It would be easy to dismiss Lindsey Graham as a sore loser even before the contest has been decided. In the Republican presidential campaign, his support has hovered between the negligible and the nonexistent. “I’m at 1 percent,” Graham quite honestly admitted to the Republican Jewish Coalition last Thursday. “The election is still long away. Help me stay in the race.” But it is precisely because Graham is doing so poorly that he offers some valuable insights on the outcome of a battle within the GOP that began with Mitt Romney’s defeat in 2012.
When not begging for a lifeline from the audience, Graham went on the offensive against the three candidates who have the clearest path to winning the nomination: Donald Trump, Marco Rubio, and Ted Cruz. All three, Graham argued, were waging campaigns that threatened to alienate constituencies that the GOP could ill-afford to lose, Hispanics (in the case of Trump) and young women (in the case of Rubio and Cruz). Both were identified by the Republican National Committee as voting blocs that were key to the GOP’s rehabilitation.
Given the fact that the three targets of Graham’s wrath have all been doing well in recent polls, it’s tempting to wave away his speech as mere sour grapes. Yet as a rock-bottom candidate, Graham also has the freedom that comes with not having any real supporters to alienate. His speech was remarkably blunt, and articulated the very real issues around ethnicity and gender that the GOP is facing in national politics.

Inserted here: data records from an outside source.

## config.mk

```make
export PLATFORM = sky130hd
export DESIGN_NAME = fetch_stage
export DESIGN_NICKNAME = d
export VERILOG_FILES = /design/src/verilog/rv_pkg.sv /design/src/verilog/fetch_stage.sv
export SDC_FILE = /design/constraint.sdc
export NUM_CORES = 1
export LEC_CHECK = 0
export ABC_AREA = 1
export BUFFER_PORTS_ARGS = -buffer_cell sky130_fd_sc_hd__buf_4
export CAP_MARGIN = 0
export CORE_MARGIN = 2
export CORE_UTILIZATION = 50
export DETAILED_ROUTE_END_ITERATION = 6
export PLACE_DENSITY_LB_ADDON = 0.3
export SYNTH_ARGS = -nofsm -noshare
export SYNTH_HDL_FRONTEND = slang
export SYNTH_SLANG_ARGS = --single-unit
```

## constraint.sdc

```tcl
create_clock -name clk -period 4.17 [get_ports clk]
set_input_delay 0.2085 -clock clk [delete_from_list [all_inputs] [get_ports clk]]
set_output_delay 0.2085 -clock clk [all_outputs]
set_load 0.005 [all_outputs]
```

## src/verilog/rv_pkg.sv

```systemverilog
// shared types for the five-stage rv32 pipeline
// widths, opcode and control encodings, stage payload structs
// and the instruction word union used by fetch and decode
package rv_pkg;

    localparam int XLEN       = 32;
    localparam int REG_ADDR_W = 5;

    localparam logic [XLEN-1:0] NOP_INSTR = 32'h0000_0013; // addi x0,x0,0

    // major opcodes that the core understands, all else decodes as nop
    typedef enum logic [6:0] {
        OPC_OP     = 7'b0110011,
        OPC_OP_IMM = 7'b0010011,
        OPC_LOAD   = 7'b0000011,
        OPC_STORE  = 7'b0100011,
        OPC_BRANCH = 7'b1100011,
        OPC_JAL    = 7'b1101111,
        OPC_JALR   = 7'b1100111,
        OPC_SYSTEM = 7'b1110011
    } opcode_e;

    typedef enum logic [2:0] {
        ALU_ADD  = 3'd0,
        ALU_SUB  = 3'd1,
        ALU_AND  = 3'd2,
        ALU_OR   = 3'd3,
        ALU_SLT  = 3'd4,
        ALU_SLTU = 3'd5
    } alu_op_e;

    typedef enum logic [1:0] {
        WB_ALU = 2'd0, // zero so a cleared ctrl word is a plain alu nop
        WB_MEM = 2'd1,
        WB_PC4 = 2'd2
    } wb_sel_e;

    // ==================================================================
    // instruction formats, msb first
    // ==================================================================
    typedef struct packed {
        logic [6:0] funct7;
        logic [4:0] rs2;
        logic [4:0] rs1;
        logic [2:0] funct3;
        logic [4:0] rd;
        logic [6:0] opcode;
    } r_fmt_t;

    typedef struct packed {
        logic [11:0] imm;
        logic [4:0]  rs1;
        logic [2:0]  funct3;
        logic [4:0]  rd;
        logic [6:0]  opcode;
    } i_fmt_t;

    typedef struct packed {
        logic [6:0] imm_11_5;
        logic [4:0] rs2;
        logic [4:0] rs1;
        logic [2:0] funct3;
        logic [4:0] imm_4_0;
        logic [6:0] opcode;
    } s_fmt_t;

    typedef struct packed {
        logic       imm_12;
        logic [5:0] imm_10_5;
        logic [4:0] rs2;
        logic [4:0] rs1;
        logic [2:0] funct3;
        logic [3:0] imm_4_1;
        logic       imm_11;
        logic [6:0] opcode;
    } b_fmt_t;

    typedef struct packed {
        logic       imm_20;
        logic [9:0] imm_10_1;
        logic       imm_11;
        logic [7:0] imm_19_12;
        logic [4:0] rd;
        logic [6:0] opcode;
    } j_fmt_t;

    typedef union packed {
        r_fmt_t r_fmt;
        i_fmt_t i_fmt;
        s_fmt_t s_fmt;
        b_fmt_t b_fmt;
        j_fmt_t j_fmt;
    } instr_u;

    // ==================================================================
    // control word and stage payloads
    // ==================================================================
    typedef struct packed {
        alu_op_e alu_op;
        logic    alu_use_imm; // operand b from imm instead of rs2
        logic    branch;      // beq, taken on zero sub result
        logic    jump;        // jal or jalr
        logic    jalr;        // target from alu sum
        logic    mem_wr;
        wb_sel_e wb_sel;
        logic    reg_wr;      // never set for rd == x0
        logic    halt;        // ecall marker
    } ctrl_t;

    typedef struct packed {
        instr_u          instr;
        logic [XLEN-1:0] pc;
    } fd_t;

    typedef struct packed {
        ctrl_t                 ctrl;
        logic [REG_ADDR_W-1:0] rs1;
        logic [REG_ADDR_W-1:0] rs2;
        logic [REG_ADDR_W-1:0] rd;
        logic [XLEN-1:0]       rs1_data;
        logic [XLEN-1:0]       rs2_data;
        logic [XLEN-1:0]       imm;
        logic [XLEN-1:0]       pc;
    } de_t;

    typedef struct packed {
        ctrl_t                 ctrl;
        logic [XLEN-1:0]       alu_res;
        logic [XLEN-1:0]       store_data;
        logic [REG_ADDR_W-1:0] rd;
        logic [XLEN-1:0]       pc4;
    } em_t;

    typedef struct packed {
        logic                  reg_wr;
        logic [REG_ADDR_W-1:0] rd;
        logic [XLEN-1:0]       data;
        logic                  halt;
    } wb_t;

    typedef struct packed {
        logic            valid;
        logic [XLEN-1:0] target;
    } redirect_t;

endpackage
```

## src/verilog/fetch_stage.sv

```systemverilog
// fetch stage, holds the pc and the if/id register
// pc steps by 4 or jumps to the execute redirect target
module fetch_stage import rv_pkg::*; #(
    parameter logic [XLEN-1:0] RESET_PC = '0
) (
    input  logic            clk,
    input  logic            rst_n,
    input  redirect_t       redirect,
    output logic [XLEN-1:0] imem_addr,
    input  instr_u          imem_data,
    output fd_t             fd
);

    logic [XLEN-1:0] pc;

    assign imem_addr = pc; // rom answers combinationally

    // pc register
    always_ff @(posedge clk) begin
        if (!rst_n) begin
            pc <= RESET_PC;
        end else if (redirect.valid) begin
            pc <= redirect.target;
        end else begin
            pc <= pc + XLEN'(4);
        end
    end

    // ==================================================================
    // if/id register
    // ==================================================================
    always_ff @(posedge clk) begin
        fd.pc <= pc;
        if (!rst_n) begin
            fd.instr <= instr_u'(NOP_INSTR);
        end else begin
            // the word fetched behind a taken branch is squashed
            fd.instr <= redirect.valid ? instr_u'(NOP_INSTR) : imem_data;
        end
    end

endmodule

```

==> impl_metrics.csv <==
group,metric,value,unit
floorplanning,dieArea,7810,um^2
layout,syn2layout_area_growth,42.1,%
logic_synthesis,synth-compound-area-share,5.41,%
layout,final_core_util,74.1,%
clocking,cts.repair.resized,0,
global_routing,grt_pass1_wl,13700,um
drt,vias_per_cell,4.48,
clocking,cts_buffer_depth,2,
timing,post-route-period-util,39.5,%
logic_synthesis,synthMuxAreaShare,0,%
run_status,status,"finished, final reports clean",
power,p_per_area,375,nW/um^2
power,vdd_ir_drop_max,242,uV
timing,slew_headroom,54.3,%
timing,finalSetupTns,0,ns
critical_path,startpoint_type,"flip-flop",
placement,hpwlAfterDp,6860,um
drt,wl_per_cell,12.4,um
critical_path,cp_top_family,"simple AND/OR/NAND/NOR gates",
critical_path,cp_num_buf_inv,1,
logic_synthesis,syn-instance-count,471,
global_routing,grt_pass1_vias,3063,
critical_path,cpMostUsedCell,"nand2_1",
placement,dpl_worst_slack,2.46,ns
floorplanning,die_w,88.4,um
clocking,cts_hold_buf,0,
logic_synthesis,ys_ff_latch,96,
floorplanning,row_count,30,
logic_synthesis,synth_simple_gate_area_share,29.0,%
layout,diodes,0,
clocking,clock_sinks,96,
critical_path,required,4.43,ns
placement,dpl_cell_area,4850,um^2
timing,rsz0062_at_grt,"false",
logic_synthesis,synth_top_family_by_area,"simple AND/OR/NAND/NOR gates",
global_routing,antenna_found_initial,0,
logic_synthesis,ys_types,24,
clocking,clock_latency,0.36,ns
critical_path,path_cells,"ha_1 > nand2_2 > nor2_4 > nand2_2 > nor2_1 > nand2_1 > nand2_1 > nand3_1 > nand2_1 > inv_1",
floorplanning,io_pins,163,
timing,finalSetupViolCount,0,
placement,gp_congestion,0.884,
timing,slew_viol_final,0,
drt,wl,9130,um
critical_path,criticalPathCategory,"reg2reg",
logic_synthesis,synth-xor-area-share,1.72,%
layout,nets,702,
clocking,cts_tree,"yes",
critical_path,crit_arrival,1.91,ns
floorplanning,start_util,52.1,%
critical_path,slowest_stage,"dfxtp_1",
timing,fin_worst_skew,0.00922,ns
power,p_leak,2.59,nW
layout,fin_area,5060,um^2
drt,ant_nets,0,
placement,dp_cells,719,
layout,drive_gt1_share,31.3,%
timing,fmax,607,MHz
clocking,path_clk_slew,0.09,ns
timing,fin_crit,1.65,ns
global_routing,grtUsageTotal,22.8,%
floorplanning,coreArea,6830,um^2
job,drv_cap,0,
timing,hold_viol,0,
logic_synthesis,yosysWarnings,0,
global_routing,overflow,0,
logic_synthesis,syn-num-nets,539,
global_routing,grt_max_degree,47,
drt,vias,3292,
clocking,post_cts_buffers,0,
logic_synthesis,syn_area_per_cell,7.56,um^2
clocking,cts_buffers,9,
timing,setup_slack,2.52,ns
floorplanning,fp.dieH,88.4,um
timing,tightest_slew,0.685,ns
drt,post-route-drc-count,0,
clocking,htree_num_levels,3,
logic_synthesis,synthAdderAreaFrac,0.351,%
critical_path,cp-end-kind,"flip-flop",
worst_hold_path,hold_path.class,"in2reg",
critical_path,cp_slowest_stage_delay,0.43,ns
logic_synthesis,syn_area,3560,um^2
drt,firstDrtPassIters,4,
logic_synthesis,ys_seq_area_share,54.0,%
drt,drtIter0Drc,127,
layout,final_cells,735,
critical_path,critPathMaxFanout,6,
clocking,clockRootBuffer,"clkbuf_8",
placement,numPortBuffers,162,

Graham pitched his speech as a direct response to Cruz, who was the previous speaker. During the question-and-answer period of his speech, Cruz was asked how he, as a pro-lifer, would make his pitch to “staunchly pro-choice voters” who are otherwise conservative. He argued that in order to win the next presidential election, the GOP had to tack to the right, not the center. “In Washington, there are political consultants who tell us over and over and over again that the way you win is you run to the middle,” Cruz said. “Every time we follow that advice we get clobbered. It doesn’t work. And the reason it doesn’t work is very simple. If you compare 2004, the last race we won nationally, to 2008 and 2012, the biggest difference is the millions upon millions of conservative voters who showed up in ‘04 and stayed home in ‘08 and stayed home in bigger numbers in ‘12. And I believe if we are going to win, the central question in this general election is how do you motivate and inspire and bring back to the polls the 54 million evangelical Christians who stayed home in 2012.”
Speaking immediately after Cruz, Graham dropped the prepared talk he had been planning on giving, which focused on ISIS and the Middle East. Instead, Graham said, he wanted to “take issue” with Cruz’s analysis. “Why do we lose?” Graham asked. “How many of you believe that we’re losing elections because we’re not hardass enough on immigration?” There was a smattering of applause, as some in the audience seemed to agree with this premise. “Well, I don’t agree with you,” Graham went on, with a tightly pursed smile. “I believe we’re losing the Hispanic vote because they think we don’t like them.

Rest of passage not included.